■ WHAT IS NEEDED
Among the records below, find the lines that contain "dcnt" and copy each of them.

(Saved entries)
────

This is an optimization exercise on Yosys and OpenROAD, whose aim is small area, not a production implementation. Where RTL was checked, it was by simulation tests only, not by an equivalence proof against the original. The flow treats the clock pin as an ideal source, which a real chip does not have. Power and IR drop assume default switching activity.

Design pyro_radio_b, start of the top module:
module pyro_radio_b (
    input  wire          clk,
    input  wire          rst,             
    input  wire          frame_valid,
    input  wire [175:0]  frame,
    input  wire [31:0]   now,             
    output reg           st_valid,        
    output reg  [1:0]    st_code,         
    output reg  [43:0]   ch_off,          
    output reg  [47:0]   mouse,           
    output reg  [15:0]   mbtn_raw,        
    output reg  [15:0]   key_raw,
    output reg  [1:0]    sw_stable,       
    output reg  [6:0]    sw_event,        
    output reg  [31:0]   sw_change_time,  
    output wire [65:0]   btn_event,       
    output wire [21:0]   btn_stable,
    output wire [21:0]   btn_pending,
    output wire [175:0]  btn_repeat,      
    output wire [703:0]  btn_hold_time,   
    output reg           online
);
clock: 15.0 ns
lec_check: 0
cap_margin: 20
core_margin: 2
core_utilization: 50
slew_margin: 20
standard.sh (not shown) runs the stock make flow with config.mk's settings and CLKGATE_MAP_FILE= SYNTH_SCRIPT=/design/flow/synth_recipe.tcl, a recipe that flattens the netlist after the stock synthesis.
==> flow/flow/run.sh <==
#!/bin/bash
# Layout flow: the standard ORFS flow (standard.sh), with these changes to
# how the layout is made:
#  - synthesis is the standard flow's synthesis script with another ABC mapping script
#    (flow/synth.tcl, flow/abc_area.script): an area-recovering mapping
#    without ABC's own buffering and upsizing;
#  - the port buffers that global placement inserts are sky130_fd_sc_hd__buf_1;
#  - clock tree synthesis inserts no dummy loads and clusters up to 24
#    flip-flops within 120 um per leaf buffer.
# Each tool's full output goes to the ORFS logs under orfs/logs/, and the make
# output to flow_make.log in this folder.
set -euo pipefail
here=$(pwd)
export FLOW_ABC_SCRIPT="$here/flow/abc_area.script"
export BUFFER_PORTS_ARGS="-buffer_cell sky130_fd_sc_hd__buf_1"
export CTS_ARGS="-sink_clustering_enable -repair_clock_nets -dont_use_dummy_load -sink_clustering_size 24 -sink_clustering_max_diameter 120"
bash standard.sh SYNTH_SCRIPT="$here/flow/synth.tcl" finish > flow_make.log 2>&1
==> flow/flow/abc_area.script <==
&get -n
&st
&dch
&nf
&st
&syn2
&synch2
&nf
&st
&dch
&nf -R 1000
&st
&dch -f
&nf -R 1000 -p
&put
topo
stime -c
==> flow/flow/synth.tcl <==
# The standard flow's synthesis script (synth_recipe.tcl), with ORFS's ABC speed script
# replaced by abc_area.script from this folder: the same Yosys flow and the
# same registers, only the gate mapping of the logic differs.
proc synth {args} { yosys synth -nofsm -noshare {*}$args }
proc abc {args} {
  set i [lsearch -exact $args -script]
  if { $i >= 0 } {
    set args [lreplace $args [expr {$i + 1}] [expr {$i + 1}] $::env(FLOW_ABC_SCRIPT)]
  }
  puts "abc with: $args"
  yosys abc {*}$args
}
source $::env(SCRIPTS_DIR)/synth.tcl
# left out here: clear keep_hierarchy, flatten, clean up, hide names made inside functions, write 1_2_yosys.v
The first run ran to the end with no violations.
Background: an optimization exercise with open tools, aiming at small area, a short achievable clock period and few clock cycles. Do not read the settings as production practice. The RTL was checked by simulation tests, not by an equivalence proof against the original design. Power is estimated from default activity; no workload was simulated.

**design/flow/design.v**
```verilog
module psiframe_pkt (
  input  wire        clk,
  input  wire        rst,             
  input  wire        cmd_valid,
  input  wire [63:0] cmd,
  output wire        cmd_ready,
  output wire        ev_valid,
  output wire [9:0]  ev,
  output wire [41:0] ev_pcr,
  input  wire        ev_ready,
  output wire        idle,
  output wire [63:0] st
);
  localparam [1:0] M_IDLE = 2'd0, M_PKT = 2'd2, M_FAULT = 2'd3;
  localparam [3:0] F_FIELD = 4'd2, F_SEQ = 4'd3, F_DUP = 4'd4, F_NOTFOUND = 4'd5,
                   F_OPCODE = 4'd6, F_FULL = 4'd7;
  localparam [3:0] C_NOP = 4'b0000, C_ABORT = 4'b0001, C_ADD = 4'b1000,
                   C_DROP = 4'b1001, C_LD = 4'b1010, C_OPEN = 4'b1011,
                   C_BYTE = 4'b1100, C_FILL = 4'b1101;
  localparam [2:0] G_IDLE = 3'd0, G_OPEN = 3'd1, G_FILL = 3'd2, G_BYTE = 3'd3,
                   G_PE = 3'd4, G_AB = 3'd5;
  reg [1:0]  mode;
  reg [3:0]  fault;
  reg        pcrv;
  reg [7:0]  pkleft;
  reg        pkpcrv;       
  reg        pkopen;       
  reg        wpend;        
  reg [3:0]  ccr;          
  reg [3:0]  pos;          
  reg        found;
  reg [2:0]  sc;           
  reg        rv[0:15];
  reg [12:0] rp[0:15];
  reg [3:0]  rc[0:15];
  reg        crdy;
  reg        cv;
  reg        cunk;         
  reg [3:0]  cop;
  reg        crsv;         
  reg        cfe;          
  reg [31:0] cf;           
  reg        J;            
  reg [2:0]  gk;
  reg [7:0]  gd;           
  reg        gpe;          
  reg        evv;
  reg [9:0]  evq;
  reg        evpep;        
  reg        idle_q;
  reg [32:0] dq;
  reg [6:0]  drem;
  reg [1:0]  p10;          
  reg [5:0]  dcnt;         
  reg        dinv;         
  assign cmd_ready = crdy;
  assign ev_valid  = evv;
  assign ev        = evq;
  assign ev_pcr    = {drem, dq, p10};
  assign idle      = idle_q;
  assign st = {32'hFFFFFFFF, 1'b0, pkleft, 15'd0, pcrv, 1'b0, fault, mode};
  wire [7:0] iop  = cmd[63:56];
  wire       iunk = (|iop[7:6]) | (|iop[4:3]) |
                    (iop[5] ? (iop[2] & iop[1]) : (|iop[2:1]));
  wire [3:0] icop = {iop[5], iop[2:0]};
  wire ia = |cmd[55:42], ib = |cmd[41:32], ic = |cmd[31:24], id = |cmd[23:17],
       ie = |cmd[16:13], ih = |cmd[12:8], ig = |cmd[7:0];
  reg irsv;
  always @(*) begin
    case (icop)
      C_ADD, C_DROP: irsv = ia | ib | ic | id | ie;
      C_LD:          irsv = ia;
      C_OPEN:        irsv = ia | ib | id;
      C_BYTE:        irsv = ia | ib | ic | id | ie | ih;
      default:       irsv = ia | ib | ic | id | ie | ih | ig;
    endcase
  end
  wire [7:0] inp  = cmd[31:24];
  wire ife = (icop == C_LD) ? (cmd[41:33] >= 9'd300) :
             ((inp > 8'd184) | (cmd[16] & (inp > 8'd176)) | (cmd[15] & (inp > 8'd182)) |
              (cmd[13] & (inp == 8'd0)));
  function holds(input [3:0] c);
    holds = c == C_ABORT || c == C_ADD || c == C_DROP || c == C_OPEN;
  endfunction
  wire is_abort = cop == C_ABORT;
  wire is_add   = cop == C_ADD;
  wire is_drop  = cop == C_DROP;
  wire is_ld    = cop == C_LD;
  wire is_open  = cop == C_OPEN;
  wire is_byte  = cop == C_BYTE;
  wire is_fill  = cop == C_FILL;
  wire [12:0] pid  = cf[12:0];
  wire        pusi = cf[13];
  wire        tp   = cf[14];
  wire        rai  = cf[15];
  wire        pcrf = cf[16];
  wire [7:0]  np   = cf[31:24];
  wire rsv = crsv;
  reg       m_any;
  reg [3:0] m_pos, m_cc;
  integer i;
  always @(*) begin
    m_any = 1'b0;
    m_pos = 4'd0;
    m_cc  = 4'd0;
    for (i = 0; i < 4; i = i + 1)
      if (rv[4*i] && rp[4*i] == pid) begin
        m_any = 1'b1;
        m_pos = m_pos | (4*i + 1);
        m_cc  = m_cc | rc[4*i];
      end
  end
  wire sfree     = !pkopen && !wpend;
  wire searching = (sc != 3'd0) && sfree;
  wire sdone     = sc == 3'd0;
  reg anyfree;
  always @(*) begin
    anyfree = 1'b0;
    for (i = 0; i < 16; i = i + 1)
      anyfree = anyfree | !rv[i];
  end
  wire np0      = np == 8'd0;
  wire midle    = mode == M_IDLE;
  wire fm       = mode == M_FAULT;
  reg [3:0] fcode;
  always @(*) begin
    fcode = 4'd0;
    if (cunk)                                  fcode = F_OPCODE;
    else if (rsv)                              fcode = F_FIELD;
    else case (cop)
      C_ADD:
        if (!midle)                            fcode = F_SEQ;
        else if (found)                        fcode = F_DUP;
        else if (!anyfree)                     fcode = F_FULL;
      C_DROP:
        if (!midle)                            fcode = F_SEQ;
        else if (!found)                       fcode = F_NOTFOUND;
      C_LD:
        if (!midle)                            fcode = F_SEQ;
        else if (cfe)                          fcode = F_FIELD;
      C_OPEN:
        if (!midle)                            fcode = F_SEQ;
        else if (cfe)                          fcode = F_FIELD;
        else if (!found)                       fcode = F_NOTFOUND;
        else if (pcrf && !pcrv)                fcode = F_SEQ;
      C_BYTE, C_FILL:
        if (mode != M_PKT)                     fcode = F_SEQ;
      default: ;
    endcase
  end
  wire abw   = !cunk & is_abort & !rsv;           
  wire ok    = !fm & (fcode == 4'd0);
  wire pos15 = pos == 4'd15;
  reg rdy;
  always @(*) begin
    rdy = 1'b1;
    if (fm)
      rdy = !abw | !pkopen | pos15;
    else if (!cunk && !rsv && midle && (is_add || is_drop || is_open) && !sdone)
      rdy = 1'b0;
    else if (ok && is_add)
      rdy = !rv[15];
    else if (ok && is_drop)
      rdy = pos15;
    else if (ok && is_abort)
      rdy = !pkopen | pos15;
  end
  wire go    = cv & J & rdy;
  wire xg    = go & ok;                            
  wire do_ab = go & (fm ? abw : (ok & is_abort));  
  wire last_byte = pkleft == 8'd1;
  wire x_open  = xg & is_open;
  wire x_byte  = xg & is_byte;
  wire x_fill  = xg & is_fill;
  wire x_add   = xg & is_add;
  wire x_drop  = xg & is_drop;
  wire x_ld    = xg & is_ld;
  wire x_close = x_fill | (x_byte & last_byte);  
  wire [7:0] dt   = {drem, dq[32]};
  wire       dqb  = dt >= 8'd75;
  wire [7:0] dts  = dt - 8'd75;
  wire [6:0] dr   = dqb ? dts[6:0] : dt[6:0];
  wire [7:0] ut   = {1'b0, drem} + (dq[0] ? 8'd75 : 8'd0);
  wire [32:0] base = dq[32:0];
  wire [8:0]  ext  = {drem, p10};
  wire [47:0] pcr_field = {base, 6'b111111, ext};
  wire        ddone = dcnt == 6'd0;
  wire        dfwd  = ddone & !dinv;                
  wire [3:0] ccf  = np0 ? ccr - 4'd1 : ccr;
  wire [7:0] aflen = 8'd183 - np;
  reg  [7:0] open_byte;
  reg        open_wait;
  always @(*) begin
    open_wait = 1'b0;
    case (gd[3:0])
      4'd0: open_byte = 8'h47;
      4'd1: open_byte = {1'b0, pusi, tp, pid[12:8]};
      4'd2: open_byte = pid[7:0];
      4'd3: open_byte = {2'b00, np != 8'd184, !np0, ccf};
      4'd4: open_byte = aflen;
      4'd5: open_byte = {1'b0, rai, 1'b0, pcrf, 4'b0000};
      4'd6: begin open_byte = pcrf ? pcr_field[47:40] : 8'hFF; open_wait = pcrf & !dfwd; end
      4'd7: open_byte = pcrf ? pcr_field[39:32] : 8'hFF;
      4'd8: open_byte = pcrf ? pcr_field[31:24] : 8'hFF;
      4'd9: open_byte = pcrf ? pcr_field[23:16] : 8'hFF;
      4'd10: open_byte = pcrf ? pcr_field[15:8] : 8'hFF;
      4'd11: open_byte = pcrf ? pcr_field[7:0] : 8'hFF;
      default: open_byte = 8'hFF;
    endcase
  end
  wire open_last = pkleft == 8'd0;
  reg [9:0] c_cur;
  reg       c_has;
  always @(*) begin
    c_has = gk != G_IDLE;
    case (gk)
      G_OPEN: begin c_cur = {2'b01, open_byte}; c_has = !open_wait; end
      G_FILL: c_cur = {2'b01, 8'hFF};
      G_BYTE: c_cur = {2'b01, gd};
      G_PE:   c_cur = {2'b10, 6'd0, pkpcrv, !pkpcrv};
      default: c_cur = {2'b10, 8'h03};
    endcase
  end
  reg [2:0] c_k;
  reg [7:0] c_d;
  reg       open_done;
  always @(*) begin
    c_k = G_IDLE;
    c_d = gd;
    open_done = 1'b0;
    case (gk)
      G_OPEN:
        if (open_last) begin
          c_k = np0 ? G_PE : G_IDLE;
          open_done = 1'b1;
        end else begin
          c_k = G_OPEN;
          if (gd[3:0] != 4'd12) c_d = gd + 8'd1;
        end
      G_FILL: c_k = last_byte ? G_PE : G_FILL;
      G_BYTE: c_k = gpe ? G_PE : G_IDLE;
      default: c_k = G_IDLE;
    endcase
  end
  reg [2:0] s_k, s_k1;
  reg [9:0] s_cur;
  always @(*) begin
    s_k   = G_IDLE;
    s_cur = {2'b10, 8'h03};
    if (fm || is_abort)
      s_k = (fm ? abw : (ok & !midle)) ? G_AB : G_IDLE;
    else if (ok) begin
      if (is_open) begin s_k = G_OPEN; s_cur = {2'b01, 8'h47}; end
      if (is_fill) begin s_k = G_FILL; s_cur = {2'b01, 8'hFF}; end
      if (is_byte) begin s_k = G_BYTE; s_cur = {2'b01, cf[7:0]}; end
    end
    s_k1 = G_IDLE;
    if (s_k == G_OPEN) s_k1 = G_OPEN;
    if (s_k == G_FILL || s_k == G_BYTE) s_k1 = last_byte ? G_PE : (s_k == G_FILL ? G_FILL : G_IDLE);
  end
  wire ofree = !evv | ev_ready;
  wire adv   = ofree & (go ? (s_k != G_IDLE) : c_has);  
  wire [2:0] n_k  = go ? (ofree ? s_k1 : s_k) : (adv ? c_k : gk);
  wire [7:0] n_d  = go ? ((ofree || s_k != G_BYTE) ? {7'd0, ofree} : cf[7:0])
                       : (adv ? c_d : gd);
  wire       n_pe = go ? last_byte : gpe;
  wire [9:0] cur  = go ? s_cur : c_cur;
  wire       c_adv = !go & ofree & c_has;         
  wire n_evv   = ofree ? (go ? (s_k != G_IDLE) : c_has) : evv;
  wire n_evpep = ofree ? (!go && c_has && gk == G_PE && pkpcrv) : evpep;
  wire n_J     = n_k == G_IDLE;
  wire n_cv    = crdy ? cmd_valid : (go ? x_open : (cv & !(c_adv & open_done)));
  wire n_hold  = crdy ? holds(icop) : holds(cop);
  wire [3:0] n_cop = crdy ? icop : cop;
  wire n_pkpcrv = x_open ? pcrf : pkpcrv;
  wire n_pep   = n_evpep |
                 (n_pkpcrv & ((n_k == G_FILL) | (n_k == G_PE) | ((n_k == G_BYTE) & n_pe) |
                              (n_cv & (mode == M_PKT) & (n_cop == C_FILL ||
                                       (n_cop == C_BYTE && pkleft <= 8'd2)))));
  wire n_crdy  = (!n_cv | (n_J & !n_hold)) & !n_pep;
  wire addw = x_add;                                
  wire dropw = x_drop;                              
  wire restore = do_ab & pkopen;
  wire ccw  = pos15 & (wpend | restore);
  wire [3:0] ccwv = restore ? ccr : ccr + 4'd1;
  integer j;
  always @(posedge clk) begin
    if (crdy) begin
      cunk <= iunk;
      cop  <= icop;
      crsv <= irsv;
      cfe  <= ife;
      cf   <= cmd[31:0];
    end
    for (j = 1; j < 16; j = j + 1) begin
      rv[j] <= rv[j-1] & !rst;
      rp[j] <= rp[j-1];
      rc[j] <= rc[j-1];
    end
    rv[0] <= !rst & ((rv[15] & !dropw) | addw);
    rp[0] <= addw ? pid : rp[15];
    rc[0] <= addw ? 4'd0 : (ccw ? ccwv : rc[15]);
    if (crdy)
      sc <= 3'd4;
    else if (searching)
      sc <= sc - 3'd1;
    if (searching && m_any) begin
      pos <= m_pos;
      ccr <= m_cc;
    end else
      pos <= pos + 4'd1;
    if (crdy)
      found <= 1'b0;
    else if (searching && m_any)
      found <= 1'b1;
    gk  <= n_k;
    gd  <= n_d;
    gpe <= n_pe;
    if (ofree) evq <= cur;
    if (crdy && cmd_valid && iop == 8'h22) begin
      dq   <= cmd[34:2];                            
      drem <= cmd[41:35];
      p10  <= cmd[1:0];
      dcnt <= 6'd33;
      dinv <= 1'b0;
    end else if (c_adv && gk == G_OPEN && gd[3:0] == 4'd11 && pcrf) begin
      dcnt <= 6'd33;                                
      dinv <= 1'b1;
    end else if (!ddone) begin
      if (dinv) begin
        dq   <= {ut[0], dq[32:1]};
        drem <= ut[7:1];
      end else begin
        dq   <= {dq[31:0], dqb};
        drem <= dr;
      end
      dcnt <= dcnt - 6'd1;
    end
    if (pos15)
      wpend <= 1'b0;                                
    if (do_ab) begin
      mode   <= M_IDLE;
      fault  <= 4'd0;
      pcrv   <= 1'b0;
      pkleft <= 8'd0;
      pkopen <= 1'b0;
      wpend  <= 1'b0;
    end else if (go && !fm && !ok) begin
      mode  <= M_FAULT;
      fault <= fcode;
    end
    if (x_ld)
      pcrv <= 1'b1;
    if (x_open) begin
      if (pcrf) pcrv <= 1'b0;
      pkpcrv <= pcrf;
      pkopen <= !np0;
      wpend  <= !np0;
      pkleft <= ofree ? 8'd186 - np : 8'd187 - np;
      if (!np0)
        mode <= M_PKT;
    end
    if (c_adv && gk == G_OPEN)
      pkleft <= open_last ? np : pkleft - 8'd1;
    if (x_byte | (x_fill & ofree) | (c_adv && gk == G_FILL))
      pkleft <= pkleft - 8'd1;
    if (x_close) begin
      mode   <= M_IDLE;
      pkopen <= 1'b0;
    end
    if (rst) begin
      mode   <= M_IDLE;
      fault  <= 4'd0;
      pcrv   <= 1'b0;
      pkleft <= 8'd0;
      pkopen <= 1'b0;
      wpend  <= 1'b0;
      crdy   <= 1'b1;
      cv     <= 1'b0;
      J      <= 1'b1;
      gk     <= G_IDLE;
      evv    <= 1'b0;
      evpep  <= 1'b0;
      idle_q <= 1'b1;
      dcnt   <= 6'd0;
      dinv   <= 1'b0;
      sc     <= 3'd0;
    end else begin
      crdy   <= n_crdy;
      cv     <= n_cv;
      J      <= n_J;
      evv    <= n_evv;
      evpep  <= n_evpep;
      idle_q <= !n_cv && n_k == G_IDLE && !n_evv;
    end
  end
endmodule
```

────

■ EXPECTED OUTPUT
  reg [5:0]  dcnt;         
  wire        ddone = dcnt == 6'd0;
      dcnt <= 6'd33;
      dcnt <= 6'd33;                                
      dcnt <= dcnt - 6'd1;
      dcnt   <= 6'd0;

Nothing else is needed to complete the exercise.